The Fast Fourier Transform Formula is a computational tool which facilitates signal analysis, such as power spectrum analysis and filter simulation using digital computers.
In digital analysis of signals, the continuous waveform to be analysed is first sampled and then converted to digits that represent the amplitude of the samples. The digital analyser operates on this number sequence and produces another number sequence as digital processing. If the resulting sequence represents the samples of a time sequence, it can be converted to analog form by the use of D/A converter, to farm a continuous waveform in the time domain. In the case of an FFT of the number sequence, the result of the digital process is a number sequence, which represents in the frequency domain the characteristics of the continuous waveform that formed the basis for the input number sequence.
The Fourier transform of a number sequence is referred to as the Discrete Fourier Transforms (DFT) and is analogous to the Fourier series and the Fourier intergral transform of continuous and transient time signals.
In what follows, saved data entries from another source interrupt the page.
[src/rtl/msg_pingpong_buffer_if.sv]
`default_nettype none
// ============================================================================
// Module   : msg_pingpong_buffer_if
// Brief    : Producer/reader bundle for the double-buffered message store.
// Revision : 1.0 - initial release
// ============================================================================
interface msg_pingpong_buffer_if #(
    parameter int DATA_W = 8,
    parameter int ADDR_W = 16
);
    logic              wr_rq;
    logic [ADDR_W-1:0] wr_addr;
    logic [DATA_W-1:0] wr_data;
    logic              wr_rdy;
    logic              wr_commit;
    logic [ADDR_W-1:0] wr_len;
    logic              rd_rq;
    logic [ADDR_W-1:0] rd_addr;
    logic              rd_rdy;
    logic [DATA_W-1:0] data_o;
    logic              rd_release;
    logic              msg_valid;
    logic [ADDR_W-1:0] msg_len;
    logic [DATA_W-1:0] msg_sum;
    logic              overrun;

    modport master (
        output wr_rq, wr_addr, wr_data, wr_commit, wr_len,
        output rd_rq, rd_addr, rd_release,
        input  wr_rdy, rd_rdy, data_o, msg_valid, msg_len, msg_sum, overrun
    );

    modport slave (
        input  wr_rq, wr_addr, wr_data, wr_commit, wr_len,
        input  rd_rq, rd_addr, rd_release,
        output wr_rdy, rd_rdy, data_o, msg_valid, msg_len, msg_sum, overrun
    );
endinterface
`default_nettype wire

[src/rtl/msg_pingpong_buffer.sv]
`default_nettype none
// ============================================================================
// Module   : msg_pingpong_buffer
// Brief    : Two-bank message store; producer fills one bank while the coder
//            drains the other. MSG_BUF_CHECKSUM_EN enables the XOR checksum.
// Revision : 1.0 - initial release
// ============================================================================
module msg_pingpong_buffer #(
    parameter int DATA_W = 8,
    parameter int ADDR_W = 16,
    parameter int DEPTH  = 256,
    parameter int RD_LAT = 1
) (
    input  wire logic            clk,
    input  wire logic            rst_l,
    msg_pingpong_buffer_if.slave bus
);
    localparam int         c_IDX_W     = $clog2(DEPTH);
    localparam logic [1:0] c_WAIT_LAST = 2'(RD_LAT > 1 ? RD_LAT - 2 : 0);

    typedef enum logic [0:0] {WR_IDLE = 1'b0, WR_ACK = 1'b1} wr_state_t;
    typedef enum logic [1:0] {RD_IDLE = 2'd0, RD_WAIT = 2'd1, RD_ACK = 2'd2} rd_state_t;

    wr_state_t         r_wr_state, w_wr_state_nxt;
    rd_state_t         r_rd_state, w_rd_state_nxt;

    logic [DATA_W-1:0] r_mem [2*DEPTH];
    logic              r_bank_sel;
    logic              r_msg_valid;
    logic              r_pending;
    logic              r_overrun;
    logic [ADDR_W-1:0] r_msg_len;
    logic [ADDR_W-1:0] r_pend_len;
    logic [1:0]        r_rd_cnt;
    logic [DATA_W-1:0] r_rd_q;
    logic [DATA_W-1:0] r_data_o;

    logic              w_wr_in_range, w_rd_in_range;
    logic              w_wr_accept, w_rd_accept;
    logic              w_wr_rdy, w_rd_rdy, w_rd_load;
    logic              w_commit_swap, w_commit_pend, w_overrun;
    logic              w_release_swap, w_release_clear, w_swap;
    logic [DATA_W-1:0] w_rd_mem;

    generate
        if (ADDR_W > c_IDX_W) begin : g_addr_check
            assign w_wr_in_range = (bus.wr_addr[ADDR_W-1:c_IDX_W] == '0);
            assign w_rd_in_range = (bus.rd_addr[ADDR_W-1:c_IDX_W] == '0);
        end else begin : g_addr_full
            assign w_wr_in_range = 1'b1;
            assign w_rd_in_range = 1'b1;
        end
    endgenerate

    // Writes stall while a second message waits for the reader to release.
    assign w_wr_accept = (r_wr_state == WR_IDLE) && bus.wr_rq && !r_pending;
    assign w_rd_accept = (r_rd_state == RD_IDLE) && bus.rd_rq;

    always_ff @(posedge clk) begin
        if (rst_l && w_wr_accept && w_wr_in_range)
            r_mem[{r_bank_sel, bus.wr_addr[c_IDX_W-1:0]}] <= bus.wr_data;
    end

    assign w_rd_mem = w_rd_in_range ? r_mem[{~r_bank_sel, bus.rd_addr[c_IDX_W-1:0]}] : '0;

    // ---------------- write FSM ----------------
    always_ff @(posedge clk or negedge rst_l) begin
        if (!rst_l) r_wr_state <= WR_IDLE;
        else        r_wr_state <= w_wr_state_nxt;
    end

    always_comb begin
        w_wr_state_nxt = r_wr_state;
        w_wr_rdy       = 1'b0;
        case (r_wr_state)
            WR_IDLE: if (w_wr_accept) w_wr_state_nxt = WR_ACK;
            WR_ACK: begin
                w_wr_rdy       = 1'b1;
                w_wr_state_nxt = WR_IDLE;
            end
            default: w_wr_state_nxt = WR_IDLE;
        endcase
    end

    // ---------------- read FSM ----------------
    always_ff @(posedge clk or negedge rst_l) begin
        if (!rst_l) r_rd_state <= RD_IDLE;
        else        r_rd_state <= w_rd_state_nxt;
    end

    always_comb begin
        w_rd_state_nxt = r_rd_state;
        w_rd_rdy       = 1'b0;
        w_rd_load      = 1'b0;
        case (r_rd_state)
            RD_IDLE: begin
                if (w_rd_accept) begin
                    if (RD_LAT == 1) begin
                        w_rd_state_nxt = RD_ACK;
                        w_rd_load      = 1'b1;
                    end else begin
                        w_rd_state_nxt = RD_WAIT;
                    end
                end
            end
            RD_WAIT: begin
                if (r_rd_cnt == c_WAIT_LAST) begin
                    w_rd_state_nxt = RD_ACK;
                    w_rd_load      = 1'b1;
                end
            end
            RD_ACK: begin
                w_rd_rdy       = 1'b1;
                w_rd_state_nxt = RD_IDLE;
            end
            default: w_rd_state_nxt = RD_IDLE;
        endcase
    end

    // Data is captured at request time so a swap mid-read cannot change it.
    always_ff @(posedge clk or negedge rst_l) begin
        if (!rst_l) begin
            r_rd_cnt <= '0;
            r_rd_q   <= '0;
            r_data_o <= '0;
        end else begin
            if (w_rd_accept) begin
                r_rd_cnt <= '0;
                r_rd_q   <= w_rd_mem;
            end else if (r_rd_state == RD_WAIT) begin
                r_rd_cnt <= r_rd_cnt + 2'd1;
            end
            if (w_rd_load)
                r_data_o <= (r_rd_state == RD_IDLE) ? w_rd_mem : r_rd_q;
        end
    end

    // ---------------- commit / release ----------------
    assign w_commit_swap   = bus.wr_commit && (!r_msg_valid || (!r_pending && bus.rd_release));
    assign w_commit_pend   = bus.wr_commit && r_msg_valid && !r_pending && !bus.rd_release;
    assign w_overrun       = bus.wr_commit && r_pending;
    assign w_release_swap  = bus.rd_release && r_msg_valid && r_pending;
    assign w_release_clear = bus.rd_release && r_msg_valid && !r_pending && !bus.wr_commit;
    assign w_swap          = w_commit_swap || w_release_swap;

    always_ff @(posedge clk or negedge rst_l) begin
        if (!rst_l) begin
            r_bank_sel  <= 1'b0;
            r_msg_valid <= 1'b0;
            r_pending   <= 1'b0;
            r_overrun   <= 1'b0;
            r_msg_len   <= '0;
            r_pend_len  <= '0;
        end else begin
            r_overrun <= w_overrun;
            if (w_swap) begin
                r_bank_sel  <= ~r_bank_sel;
                r_msg_valid <= 1'b1;
                r_msg_len   <= w_commit_swap ? bus.wr_len : r_pend_len;
            end else if (w_release_clear) begin
                r_msg_valid <= 1'b0;
            end
            if (w_commit_pend) begin
                r_pending  <= 1'b1;
                r_pend_len <= bus.wr_len;
            end else if (w_release_swap) begin
                r_pending  <= 1'b0;
            end
        end
    end

`ifdef MSG_BUF_CHECKSUM_EN
    logic [DATA_W-1:0] r_fill_sum;
    logic [DATA_W-1:0] r_msg_sum;
    logic [DATA_W-1:0] w_fill_sum_upd;

    // A write landing with the commit still belongs to the committed message.
    assign w_fill_sum_upd = (w_wr_accept && w_wr_in_range) ? (r_fill_sum ^ bus.wr_data) : r_fill_sum;

    always_ff @(posedge clk or negedge rst_l) begin
        if (!rst_l) begin
            r_fill_sum <= '0;
            r_msg_sum  <= '0;
        end else if (w_swap) begin
            r_msg_sum  <= w_fill_sum_upd;
            r_fill_sum <= '0;
        end else begin
            r_fill_sum <= w_fill_sum_upd;
        end
    end

    assign bus.msg_sum = r_msg_sum;
`else
    assign bus.msg_sum = '0;
`endif

    assign bus.wr_rdy    = w_wr_rdy;
    assign bus.rd_rdy    = w_rd_rdy;
    assign bus.data_o    = r_data_o;
    assign bus.msg_valid = r_msg_valid;
    assign bus.msg_len   = r_msg_len;
    assign bus.overrun   = r_overrun;
endmodule
`default_nettype wire

[src/flat_wrapper.sv]
// flat-port wrapper written by rule: the top's interface ports become plain ports
module msg_pingpong_buffer_flat 
#(
    parameter int DATA_W = 8,
    parameter int ADDR_W = 16,
    parameter int DEPTH  = 256,
    parameter int RD_LAT = 1
)
  (clk, rst_l, bus_wr_rq, bus_wr_addr, bus_wr_data, bus_wr_commit, bus_wr_len, bus_rd_rq, bus_rd_addr, bus_rd_release, bus_wr_rdy, bus_rd_rdy, bus_data_o, bus_msg_valid, bus_msg_len, bus_msg_sum, bus_overrun);
  msg_pingpong_buffer_if #(.DATA_W(DATA_W), .ADDR_W(ADDR_W)) bus_i ();
  input  wire logic clk;
  input  wire logic rst_l;
  input wire logic [$bits(bus_i.wr_rq)-1:0] bus_wr_rq;
  input wire logic [$bits(bus_i.wr_addr)-1:0] bus_wr_addr;
  input wire logic [$bits(bus_i.wr_data)-1:0] bus_wr_data;
  input wire logic [$bits(bus_i.wr_commit)-1:0] bus_wr_commit;
  input wire logic [$bits(bus_i.wr_len)-1:0] bus_wr_len;
  input wire logic [$bits(bus_i.rd_rq)-1:0] bus_rd_rq;
  input wire logic [$bits(bus_i.rd_addr)-1:0] bus_rd_addr;
  input wire logic [$bits(bus_i.rd_release)-1:0] bus_rd_release;
  output wire logic [$bits(bus_i.wr_rdy)-1:0] bus_wr_rdy;
  output wire logic [$bits(bus_i.rd_rdy)-1:0] bus_rd_rdy;
  output wire logic [$bits(bus_i.data_o)-1:0] bus_data_o;
  output wire logic [$bits(bus_i.msg_valid)-1:0] bus_msg_valid;
  output wire logic [$bits(bus_i.msg_len)-1:0] bus_msg_len;
  output wire logic [$bits(bus_i.msg_sum)-1:0] bus_msg_sum;
  output wire logic [$bits(bus_i.overrun)-1:0] bus_overrun;
  assign bus_i.wr_rq = bus_wr_rq;
  assign bus_i.wr_addr = bus_wr_addr;
  assign bus_i.wr_data = bus_wr_data;
  assign bus_i.wr_commit = bus_wr_commit;
  assign bus_i.wr_len = bus_wr_len;
  assign bus_i.rd_rq = bus_rd_rq;
  assign bus_i.rd_addr = bus_rd_addr;
  assign bus_i.rd_release = bus_rd_release;
  assign bus_wr_rdy = bus_i.wr_rdy;
  assign bus_rd_rdy = bus_i.rd_rdy;
  assign bus_data_o = bus_i.data_o;
  assign bus_msg_valid = bus_i.msg_valid;
  assign bus_msg_len = bus_i.msg_len;
  assign bus_msg_sum = bus_i.msg_sum;
  assign bus_overrun = bus_i.overrun;
  msg_pingpong_buffer #(.DATA_W(DATA_W), .ADDR_W(ADDR_W), .DEPTH(DEPTH), .RD_LAT(RD_LAT)) u_core (.clk(clk), .rst_l(rst_l), .bus(bus_i));
endmodule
The DFT defines the spectrum of a time series. The convolution of a two time series is equivalent to the multiplication of the DFTs of the two time.
The FFT is a highly efficient procedure for computing the DFT of a time series. The calculation of the DFT of a time series have N = 2n samples involves N2 arithmetic operations; the same can be done by a FFT with only 2Nn = 2N log2 N arithmetic operations.
In a computer that takes about half an hour to do the DFT calculation in the conventional way for N = 8192 samples, the calculation time required using FFT is only about five seconds.